Analisis ini bertujuan untuk membangun model klasifikasi diabetes menggunakan regresi logistik berdasarkan variabel klinis pasien. Proses analisis diawali dengan tahapan preprocessing yang meliputi penanganan nilai nol sebagai missing value, imputasi median, deteksi dan penanganan outlier menggunakan metode winsorizing, serta normalisasi data untuk meningkatkan stabilitas estimasi model.
Berdasarkan hasil estimasi, model regresi logistik mampu mengidentifikasi hubungan antara variabel prediktor dan probabilitas kejadian diabetes. Evaluasi kinerja model menunjukkan bahwa model memiliki tingkat akurasi sebesar 0.7662, dengan nilai precision sebesar 0.7857 dan recall sebesar 0.88. Selain itu, nilai F1-Score sebesar 0.8302 menunjukkan keseimbangan antara precision dan recall dalam mengukur kemampuan model dalam mengklasifikasikan kasus diabetes.
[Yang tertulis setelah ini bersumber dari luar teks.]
===== config.mk =====
export PLATFORM = sky130hd
export DESIGN_NAME = cfm_filter_map
export DESIGN_NICKNAME = d
export VERILOG_FILES = /design/src/rtl/cfm_pkg.sv /design/src/rtl/cfm_filter_map.sv
export SDC_FILE = /design/constraint.sdc
export NUM_CORES = 1
export LEC_CHECK = 0
export ABC_AREA = 0
export BUFFER_PORTS_ARGS = -buffer_cell sky130_fd_sc_hd__buf_2
export CAP_MARGIN = 20
export CORE_MARGIN = 4
export CORE_UTILIZATION = 35
export CTS_CLUSTER_SIZE = 28
export DETAILED_ROUTE_END_ITERATION = 8
export SYNTH_ARGS = -nofsm -noshare
export SYNTH_HDL_FRONTEND = slang
export SYNTH_SLANG_ARGS = --single-unit

===== constraint.sdc =====
create_clock -name sys_clk -period 4.45 [get_ports sys_clk]
set_input_delay 0.445 -clock sys_clk [delete_from_list [all_inputs] [get_ports sys_clk]]
set_output_delay 0.445 -clock sys_clk [all_outputs]
set_load 0.01 [all_outputs]

===== src/rtl/cfm_pkg.sv =====
// Purpose: constants and carrier types for the receive filter object map
// Assumes: 32-bit AXI4-Lite register access, twelve filters in three registers
// Notes:   one byte per filter: enable on top, two dead bits, 5-bit pointer
package cfm_pkg;
   localparam int          CFM_NUM_FILTERS = 12;
   localparam int          CFM_NUM_REGS    = 3;
   localparam int          CFM_PTR_W       = 5;
   localparam int          CFM_ADDR_W      = 4;
   localparam int          CFM_ENABLE_BIT  = 7;
   localparam int          CFM_PTR_LSB     = 0;
   localparam logic [3:0]  CFM_OFF_CTRL0   = 4'h0;
   localparam logic [3:0]  CFM_OFF_CTRL1   = 4'h4;
   localparam logic [3:0]  CFM_OFF_CTRL2   = 4'h8;
   localparam logic [4:0]  CFM_PTR_RESET   = 5'h00;
   localparam logic        CFM_EN_RESET    = 1'b0;
   localparam logic [1:0]  CFM_RESP_OKAY   = 2'h0;
   localparam logic [1:0]  CFM_RESP_SLVERR = 2'h2;

   // one filter slot
   typedef struct packed {
      logic                 enable;
      logic [CFM_PTR_W-1:0] ptr;
   } cfm_slot_t;

   // write and read answer channels of the slave
   typedef struct packed {
      logic       bvalid;
      logic [1:0] bresp;
      logic       rvalid;
      logic [1:0] rresp;
      logic [31:0] rdata;
   } cfm_bus_t;
endpackage


===== src/rtl/cfm_filter_map.sv =====
// Purpose: filter enable and object pointer registers with hit routing
// Assumes: write address and data may arrive in either order
// Notes:   unmapped offsets answer with a slave error, read as zero
//
// The AXI4-Lite slave port and the register offsets were chosen for this implementation.
`timescale 1ns/1ps

//Behaviour
//- each filter has one enable bit; clear means it accepts nothing
//- a hitting message goes to the object numbered by the 5-bit pointer
//- a pointer only changes while its filter enable is zero
//- each register byte: enable on top, two unused bits, pointer low five
//- unused bits ignore writes and read as zero
//- register k holds filters 4k to 4k+3, lowest in the low byte
//- reset clears every enable and pointer
module cfm_filter_map
   import cfm_pkg::*;
#(
   parameter int NUM_FILTERS = CFM_NUM_FILTERS
)(
   input  wire logic                   sys_clk,
   input  wire logic                   rst_b,
   input  wire logic [CFM_ADDR_W-1:0]  s_axi_awaddr,
   input  wire logic                   s_axi_awvalid,
   output logic                        s_axi_awready,
   input  wire logic [31:0]            s_axi_wdata,
   input  wire logic [3:0]             s_axi_wstrb,
   input  wire logic                   s_axi_wvalid,
   output logic                        s_axi_wready,
   output logic [1:0]                  s_axi_bresp,
   output logic                        s_axi_bvalid,
   input  wire logic                   s_axi_bready,
   input  wire logic [CFM_ADDR_W-1:0]  s_axi_araddr,
   input  wire logic                   s_axi_arvalid,
   output logic                        s_axi_arready,
   output logic [31:0]                 s_axi_rdata,
   output logic [1:0]                  s_axi_rresp,
   output logic                        s_axi_rvalid,
   input  wire logic                   s_axi_rready,
   input  wire logic [NUM_FILTERS-1:0] match_in,
   output logic [NUM_FILTERS-1:0]      filter_hit,
   output logic                        object_valid,
   output logic [CFM_PTR_W-1:0]        object_number,
   output logic [NUM_FILTERS-1:0]      filter_enable_any
);

   // all state of the block in one word, registered in one place
   typedef struct packed {
      cfm_slot_t [NUM_FILTERS-1:0] slot;
      logic                        aw_held;
      logic [CFM_ADDR_W-1:0]       aw_addr;
      logic                        w_held;
      logic [31:0]                 w_data;
      logic [3:0]                  w_strb;
      cfm_bus_t                    bus;
      logic [NUM_FILTERS-1:0]      hit;
      logic                        obj_valid;
      logic [CFM_PTR_W-1:0]        obj_num;
   } cfm_state_t;

   cfm_state_t st;
   cfm_state_t next_st;

   // bus geometry: one byte lane per filter, four lanes to a word
   localparam int         LANES    = 4;
   localparam int         LANE_W   = 8;
   // register index for an offset that decodes to nothing; any value
   // above the last register would do, this one is easy to spot
   localparam logic [2:0] IDX_NONE = 3'h7;

   // map a word offset to register index, or flag it unmapped;
   // unaligned offsets fall to the default and are refused as well
   function automatic logic [2:0] reg_index(input logic [CFM_ADDR_W-1:0] a);
      unique case (a)
         CFM_OFF_CTRL0: reg_index = 3'h0;
         CFM_OFF_CTRL1: reg_index = 3'h1;
         CFM_OFF_CTRL2: reg_index = 3'h2;
         default:       reg_index = IDX_NONE;
      endcase
   endfunction

   // the whole block: bus slave, register writes, hit routing
   always_comb
   begin
      logic [2:0] widx;
      logic [2:0] ridx;
      logic [7:0] wbyte;
      logic [7:0] rbyte;
      logic       done;
      int         f;
      widx    = 3'h0;
      ridx    = 3'h0;
      wbyte   = 8'h00;
      rbyte   = 8'h00;
      done    = 1'b0;
      f       = 0;
      next_st = st;

      // capture address and data separately, in either order;
      // the readys drop while a half waits, so a second beat cannot overwrite it
      if (s_axi_awvalid && s_axi_awready)
      begin
         next_st.aw_held = 1'b1;
         next_st.aw_addr = s_axi_awaddr;
      end
      if (s_axi_wvalid && s_axi_wready)
      begin
         next_st.w_held = 1'b1;
         next_st.w_data = s_axi_wdata;
         next_st.w_strb = s_axi_wstrb;
      end
      if (st.bus.bvalid && s_axi_bready)
         next_st.bus.bvalid = 1'b0;

      // commit once both halves are held and the response slot is free;
      // waiting on a full response slot keeps each write paired with its answer
      if (st.aw_held && st.w_held && !st.bus.bvalid)
      begin
         widx               = reg_index(st.aw_addr);
         next_st.aw_held    = 1'b0;
         next_st.w_held     = 1'b0;
         next_st.bus.bvalid = 1'b1;
         next_st.bus.bresp  = (widx == IDX_NONE) ? CFM_RESP_SLVERR : CFM_RESP_OKAY;
         if (widx != IDX_NONE)
         begin
            for (int b = 0; b < LANES; b++)
            begin
               f     = int'(widx) * LANES + b;
               wbyte = st.w_data[b*LANE_W +: LANE_W];
               if (st.w_strb[b] && f < NUM_FILTERS)
               begin
                  next_st.slot[f].enable = wbyte[CFM_ENABLE_BIT];
                  // pointer frozen while the filter is live; the enable written in
                  // the same beat does not unlock it, so disable first
                  if (!st.slot[f].enable)
                     next_st.slot[f].ptr = wbyte[CFM_PTR_LSB +: CFM_PTR_W];
               end
            end
         end
      end

      // read: single outstanding, answered the cycle after address is taken;
      // arready stays low while the answer stands, so a clear and a new
      // capture never meet in one cycle
      if (st.bus.rvalid && s_axi_rready)
         next_st.bus.rvalid = 1'b0;
      if (s_axi_arvalid && s_axi_arready)
      begin
         ridx               = reg_index(s_axi_araddr);
         next_st.bus.rvalid = 1'b1;
         next_st.bus.rresp  = (ridx == IDX_NONE) ? CFM_RESP_SLVERR : CFM_RESP_OKAY;
         next_st.bus.rdata  = 32'h0000_0000;
         if (ridx != IDX_NONE)
         begin
            for (int b = 0; b < LANES; b++)
            begin
               f     = int'(ridx) * LANES + b;
               rbyte = 8'h00;
               if (f < NUM_FILTERS)
               begin
                  rbyte[CFM_ENABLE_BIT]             = st.slot[f].enable;
                  rbyte[CFM_PTR_LSB +: CFM_PTR_W]   = st.slot[f].ptr;
               end
               next_st.bus.rdata[b*LANE_W +: LANE_W] = rbyte;
            end
         end
      end

      // hit routing: lowest-numbered enabled match wins the object number;
      // a stored zero pointer is passed on as is, keeping it off is up to
      // software, and a disabled filter's pointer is never looked at
      next_st.obj_valid = 1'b0;
      next_st.obj_num   = CFM_PTR_RESET;
      for (int i = NUM_FILTERS - 1; i >= 0; i--)
      begin
         next_st.hit[i] = match_in[i] && st.slot[i].enable;
         if (next_st.hit[i])
         begin
            next_st.obj_valid = 1'b1;
            next_st.obj_num   = st.slot[i].ptr;
         end
      end
   end

   // state register, everything cleared at reset; every filter comes up
   // off with its pointer at the reserved zero, so nothing hits until
   // software has set a filter up
   always_ff @(posedge sys_clk or negedge rst_b)
   begin
      if (!rst_b)
      begin
         st <= '0;
      end
      else
      begin
         st <= next_st;
      end
   end

   // handshake outputs; ready drops while a half is held unprocessed
   // answers come straight from flip-flops, only the readys are gates
   assign s_axi_awready = !st.aw_held;
   assign s_axi_wready  = !st.w_held;
   assign s_axi_arready = !st.bus.rvalid;
   assign s_axi_bvalid  = st.bus.bvalid;
   assign s_axi_bresp   = st.bus.bresp;
   assign s_axi_rvalid  = st.bus.rvalid;
   assign s_axi_rresp   = st.bus.rresp;
   assign s_axi_rdata   = st.bus.rdata;
   assign filter_hit    = st.hit;
   assign object_valid  = st.obj_valid;
   assign object_number = st.obj_num;

   // enable view for the matching engine, wired straight out so the
   // engine sees a new enable in the cycle after its write commits
   always_comb
   begin
      for (int i = 0; i < NUM_FILTERS; i++)
         filter_enable_any[i] = st.slot[i].enable;
   end

endmodule
**config.mk**
```make
export PLATFORM = sky130hd
export DESIGN_NAME = rcd_core
export DESIGN_NICKNAME = d
export VERILOG_FILES = /design/src/rcd_pkg.sv /design/src/rcd_core.sv /design/src/rcd_regfile.sv /design/src/rcd_unary.sv
export VERILOG_INCLUDE_DIRS = /design/src
export SDC_FILE = /design/constraint.sdc
export NUM_CORES = 2
export LEC_CHECK = 0
export BUFFER_PORTS_ARGS = -buffer_cell sky130_fd_sc_hd__buf_2
export CORE_MARGIN = 2
export CORE_UTILIZATION = 35
export DETAILED_ROUTE_END_ITERATION = 7
export SYNTH_ARGS = -nofsm -noshare
export SYNTH_HDL_FRONTEND = slang
export SYNTH_SLANG_ARGS = --single-unit
```
**constraint.sdc**
```tcl
create_clock -name mclk -period 9.88 [get_ports mclk]
set_clock_uncertainty 0.05 [all_clocks]
set_input_delay 1.976 -clock mclk [delete_from_list [all_inputs] [get_ports mclk]]
set_output_delay 1.976 -clock mclk [all_outputs]
set_load 0.02 [all_outputs]
```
Selain itu, nilai Area Under Curve (AUC) sebesar 0.8395 mengindikasikan bahwa model memiliki kemampuan diskriminatif yang baik dalam membedakan kelas positif dan negatif secara keseluruhan tanpa bergantung pada satu nilai threshold tertentu.
Secara umum, model regresi logistik yang dibangun telah mampu memberikan performa klasifikasi yang cukup baik dalam membedakan individu yang berisiko diabetes dan yang tidak. Meskipun demikian, performa model masih dapat ditingkatkan melalui eksplorasi metode klasifikasi lain atau penambahan variabel prediktor yang lebih komprehensif.